CUR(data=AASP, variables=hoessem:notabachillerato,
k=20, rows = 1, columns = .2, standardize = TRUE,
cur_method = "sample_cur")
CUR(data=AASP, variables=hoessem:notabachillerato,
k=20, rows = 1, columns = .2, standardize = TRUE,
cur_method = "sample_cur", correlation = R1, correlation_type = "partial")
CUR(data=AASP, variables=hoessem:notabachillerato,
k=20, rows = 1, columns = .2, standardize = TRUE,
cur_method = "sample_cur", correlation = R1, correlation_type = "partial")
CUR(data=AASP, variables=hoessem:notabachillerato,
k=20, rows = .9999999, columns = .10, standardize = TRUE,
cur_method = "mixture")
relevant_variables_plot
Returns a bar graph with the higher leverages values fitted with the CUR function according to the selected columns in a matrix data.
results <- CUR(data=AASP, variables=hoessem:notabachillerato,
k=20, rows = 1, columns = .2, standardize = TRUE,
cur_method = "sample_cur")
relevant_variables_plot(results)
mixture_plots
Returns the results of fit the empirical distribution of the leverage scores obtained with the CUR function to a probability distribution estimated by means of Gaussian mixture models for each of the k components with which the leverage scores can be calculated, choosing columns and rows in which that probability accumulates.

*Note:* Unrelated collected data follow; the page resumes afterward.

[config.mk]
export PLATFORM = sky130hd
export DESIGN_NAME = sev_segm_reader
export DESIGN_NICKNAME = d
export VERILOG_FILES = /design/src/rtl/sev_segm_reader.sv
export SDC_FILE = /design/constraint.sdc
export NUM_CORES = 1
export LEC_CHECK = 0
export BUFFER_PORTS_ARGS = -buffer_cell sky130_fd_sc_hd__buf_2
export CAP_MARGIN = 20
export CORE_ASPECT_RATIO = 0.75
export CORE_MARGIN = 2
export CORE_UTILIZATION = 60
export DETAILED_ROUTE_END_ITERATION = 6
export PLACE_DENSITY = 0.82
export SETUP_SLACK_MARGIN = 0.1
export SYNTH_ARGS = -nofsm -noshare
export SYNTH_HDL_FRONTEND = slang
export SYNTH_SLANG_ARGS = --single-unit
export TNS_END_PERCENT = 5
[constraint.sdc]
create_clock -name clk -period 8 [get_ports clk]
set_clock_uncertainty 0.05 [all_clocks]
set_input_delay 0.4 -clock clk [delete_from_list [all_inputs] [get_ports clk]]
set_output_delay 0.4 -clock clk [all_outputs]
set_load 0.02 [all_outputs]
[src/rtl/sev_segm_reader.sv]
// Snoops a multiplexed active-low 7-segment bus and recovers each digit's hex value (SEGM_DP_EN adds dp).
// A digit commits STABLE_CNT+2 cycles after its pins settle; pure observer, no backpressure.
module sev_segm_reader #(
  parameter int DIGITS     = 4,
  parameter int STABLE_CNT = 8
) (
  input  logic                clk,
  input  logic                rst_n,
`ifdef SEGM_DP_EN
  input  logic [7:0]          segm,
`else
  input  logic [6:0]          segm,
`endif
  input  logic [DIGITS-1:0]   dig_en,
  output logic [4*DIGITS-1:0] hex_out,
  output logic [DIGITS-1:0]   blank,
  output logic [DIGITS-1:0]   err,
  output logic                upd,
`ifdef SEGM_DP_EN
  output logic [2:0]          upd_idx,
  output logic [DIGITS-1:0]   dp_out
`else
  output logic [2:0]          upd_idx
`endif
);

`ifdef SEGM_DP_EN
  localparam int SW = 8;
`else
  localparam int SW = 7;
`endif
  localparam logic [7:0] CNT_MAX    = 8'(STABLE_CNT);
  localparam logic [7:0] CNT_COMMIT = 8'(STABLE_CNT - 1);

  typedef enum logic [1:0] {IDLE, TRACK, HOLD} state_t;

  logic [SW-1:0]     seg_s1, seg_s2, seg_prev;
  logic [DIGITS-1:0] en_s1, en_s2;
  logic [2:0]        act_idx, idx_prev;
  logic [3:0]        zeros;
  logic              smp_vld, vld_prev, same;
  logic [7:0]        cnt, cnt_nxt;
  state_t            state, state_nxt;
  logic              commit;
  logic [3:0]        dec_hex, old_hex, new_hex;
  logic              dec_hit, dec_blank, dec_err;
  logic              old_blank, old_err, chg;
`ifdef SEGM_DP_EN
  logic              old_dp, new_dp;
`endif

  // Enables sync to all-ones so the idle bus reads as "no digit selected".
  always_ff @(posedge clk or negedge rst_n) begin
    if (!rst_n) begin
      seg_s1 <= '0;
      seg_s2 <= '0;
      en_s1  <= '1;
      en_s2  <= '1;
    end else begin
      seg_s1 <= segm;
      seg_s2 <= seg_s1;
      en_s1  <= dig_en;
      en_s2  <= en_s1;
    end
  end

  always_comb begin
    zeros   = '0;
    act_idx = '0;
    for (int i = 0; i < DIGITS; i++) begin
      if (!en_s2[i]) begin
        zeros   = zeros + 4'd1;
        act_idx = i[2:0];
      end
    end
    smp_vld = (zeros == 4'd1);
  end

  always_comb begin
    same = smp_vld && vld_prev && (seg_s2 == seg_prev) && (act_idx == idx_prev);
    if (!same)               cnt_nxt = '0;
    else if (cnt == CNT_MAX) cnt_nxt = cnt;
    else                     cnt_nxt = cnt + 8'd1;
  end

  always_ff @(posedge clk or negedge rst_n) begin
    if (!rst_n) begin
      seg_prev <= '0;
      idx_prev <= '0;
      vld_prev <= 1'b0;
      cnt      <= '0;
      state    <= IDLE;
    end else begin
      seg_prev <= seg_s2;
      idx_prev <= act_idx;
      vld_prev <= smp_vld;
      cnt      <= cnt_nxt;
      state    <= state_nxt;
    end
  end

  always_comb begin
    state_nxt = state;
    commit    = 1'b0;
    case (state)
      IDLE:  if (smp_vld) state_nxt = TRACK;
      TRACK: begin
        if (!smp_vld) state_nxt = IDLE;
        else if (same && cnt == CNT_COMMIT) begin
          commit    = 1'b1;
          state_nxt = HOLD;
        end
      end
      HOLD: begin
        if (!smp_vld)  state_nxt = IDLE;
        else if (!same) state_nxt = TRACK;
      end
      default: state_nxt = IDLE;
    endcase
  end

  // Blank and error are mutually exclusive; a table hit clears both.
  always_comb begin
    dec_hit   = 1'b1;
    dec_blank = 1'b0;
    dec_err   = 1'b0;
    dec_hex   = 4'h0;
    case (seg_s2[6:0])
      7'h40: dec_hex = 4'h0;
      7'h79: dec_hex = 4'h1;
      7'h24: dec_hex = 4'h2;
      7'h30: dec_hex = 4'h3;
      7'h19: dec_hex = 4'h4;
      7'h12: dec_hex = 4'h5;
      7'h02: dec_hex = 4'h6;
      7'h78: dec_hex = 4'h7;
      7'h00: dec_hex = 4'h8;
      7'h10: dec_hex = 4'h9;
      7'h08: dec_hex = 4'hA;
      7'h03: dec_hex = 4'hB;
      7'h46: dec_hex = 4'hC;
      7'h21: dec_hex = 4'hD;
      7'h06: dec_hex = 4'hE;
      7'h0E: dec_hex = 4'hF;
      7'h7F: begin
        dec_hit   = 1'b0;
        dec_blank = 1'b1;
      end
      default: begin
        dec_hit = 1'b0;
        dec_err = 1'b1;
      end
    endcase
  end

  always_comb begin
    old_hex   = '0;
    old_blank = 1'b0;
    old_err   = 1'b0;
`ifdef SEGM_DP_EN
    old_dp    = 1'b0;
`endif
    for (int i = 0; i < DIGITS; i++) begin
      if (act_idx == i[2:0]) begin
        old_hex   = hex_out[4*i +: 4];
        old_blank = blank[i];
        old_err   = err[i];
`ifdef SEGM_DP_EN
        old_dp    = dp_out[i];
`endif
      end
    end
    new_hex = dec_hit ? dec_hex : old_hex;
`ifdef SEGM_DP_EN
    new_dp = ~seg_s2[7];
    chg    = {new_hex, dec_blank, dec_err, new_dp} != {old_hex, old_blank, old_err, old_dp};
`else
    chg    = {new_hex, dec_blank, dec_err} != {old_hex, old_blank, old_err};
`endif
  end

  always_ff @(posedge clk or negedge rst_n) begin
    if (!rst_n) begin
      hex_out <= '0;
      blank   <= '1;
      err     <= '0;
      upd     <= 1'b0;
      upd_idx <= '0;
`ifdef SEGM_DP_EN
      dp_out  <= '0;
`endif
    end else begin
      upd <= commit && chg;
      if (commit && chg) upd_idx <= act_idx;
      for (int i = 0; i < DIGITS; i++) begin
        if (commit && act_idx == i[2:0]) begin
          hex_out[4*i +: 4] <= new_hex;
          blank[i]          <= dec_blank;
          err[i]            <= dec_err;
`ifdef SEGM_DP_EN
          dp_out[i]         <= new_dp;
`endif
        end
      end
    end
  end

endmodule
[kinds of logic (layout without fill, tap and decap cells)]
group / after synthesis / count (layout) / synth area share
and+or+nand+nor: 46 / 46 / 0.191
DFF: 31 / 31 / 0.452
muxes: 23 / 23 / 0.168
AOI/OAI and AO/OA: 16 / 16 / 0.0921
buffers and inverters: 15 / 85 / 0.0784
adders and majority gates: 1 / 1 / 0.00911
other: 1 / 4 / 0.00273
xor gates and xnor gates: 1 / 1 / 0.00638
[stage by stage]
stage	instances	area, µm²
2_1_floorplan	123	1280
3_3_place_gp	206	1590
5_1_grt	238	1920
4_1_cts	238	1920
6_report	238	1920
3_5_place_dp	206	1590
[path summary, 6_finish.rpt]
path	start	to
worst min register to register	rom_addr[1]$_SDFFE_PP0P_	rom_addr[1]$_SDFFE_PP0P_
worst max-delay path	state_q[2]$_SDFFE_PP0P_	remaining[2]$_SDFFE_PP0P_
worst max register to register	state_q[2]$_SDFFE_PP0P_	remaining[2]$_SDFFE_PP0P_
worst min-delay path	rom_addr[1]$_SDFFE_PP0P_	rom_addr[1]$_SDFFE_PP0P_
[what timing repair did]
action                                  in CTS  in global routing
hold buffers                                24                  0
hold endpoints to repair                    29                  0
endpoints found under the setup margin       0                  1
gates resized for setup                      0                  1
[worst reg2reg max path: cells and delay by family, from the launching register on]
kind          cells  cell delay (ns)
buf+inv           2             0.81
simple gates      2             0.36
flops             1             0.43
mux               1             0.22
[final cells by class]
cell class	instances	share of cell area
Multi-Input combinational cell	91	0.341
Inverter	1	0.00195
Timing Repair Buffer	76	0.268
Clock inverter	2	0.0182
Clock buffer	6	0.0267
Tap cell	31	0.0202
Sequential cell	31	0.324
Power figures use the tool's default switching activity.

results <- CUR(data=AASP, variables=hoessem:notabachillerato,
k=20, rows = .9999999, columns = .10, standardize = TRUE,
cur_method = "mixture")
mixture_plots(results)
dCUR
Dynamic CUR is a function that boosts the CUR descomposition varying the k, number of columns, and rows used, its final purposes is help to find the stage which minimizes the relative error.
dCUR(data=AASP, variables=hoessem:notabachillerato,
k=20, rows=.5, columns=.5, standardize=TRUE,
cur_method="sample_cur", method="pearson",
parallelize =TRUE, dynamic_columns = TRUE,
dynamic_rows = TRUE, correlation = R1,
correlation_type = "partial")
optimal_stage
Used to select the optimal k, the number of columns and rows of dynamic CUR object, it also produces a data frame and corresponding plots.
results <- dCUR(data=AASP, variables=hoessem:notabachillerato,
k=20, rows=.5, columns=.5, standardize=TRUE,
cur_method="sample_cur", method="pearson",
parallelize =TRUE, dynamic_columns = TRUE,
dynamic_rows = TRUE, correlation = R1,
correlation_type = "partial")
optimal_stage(results)
License
This package is free and open source software, licensed under GPL-3.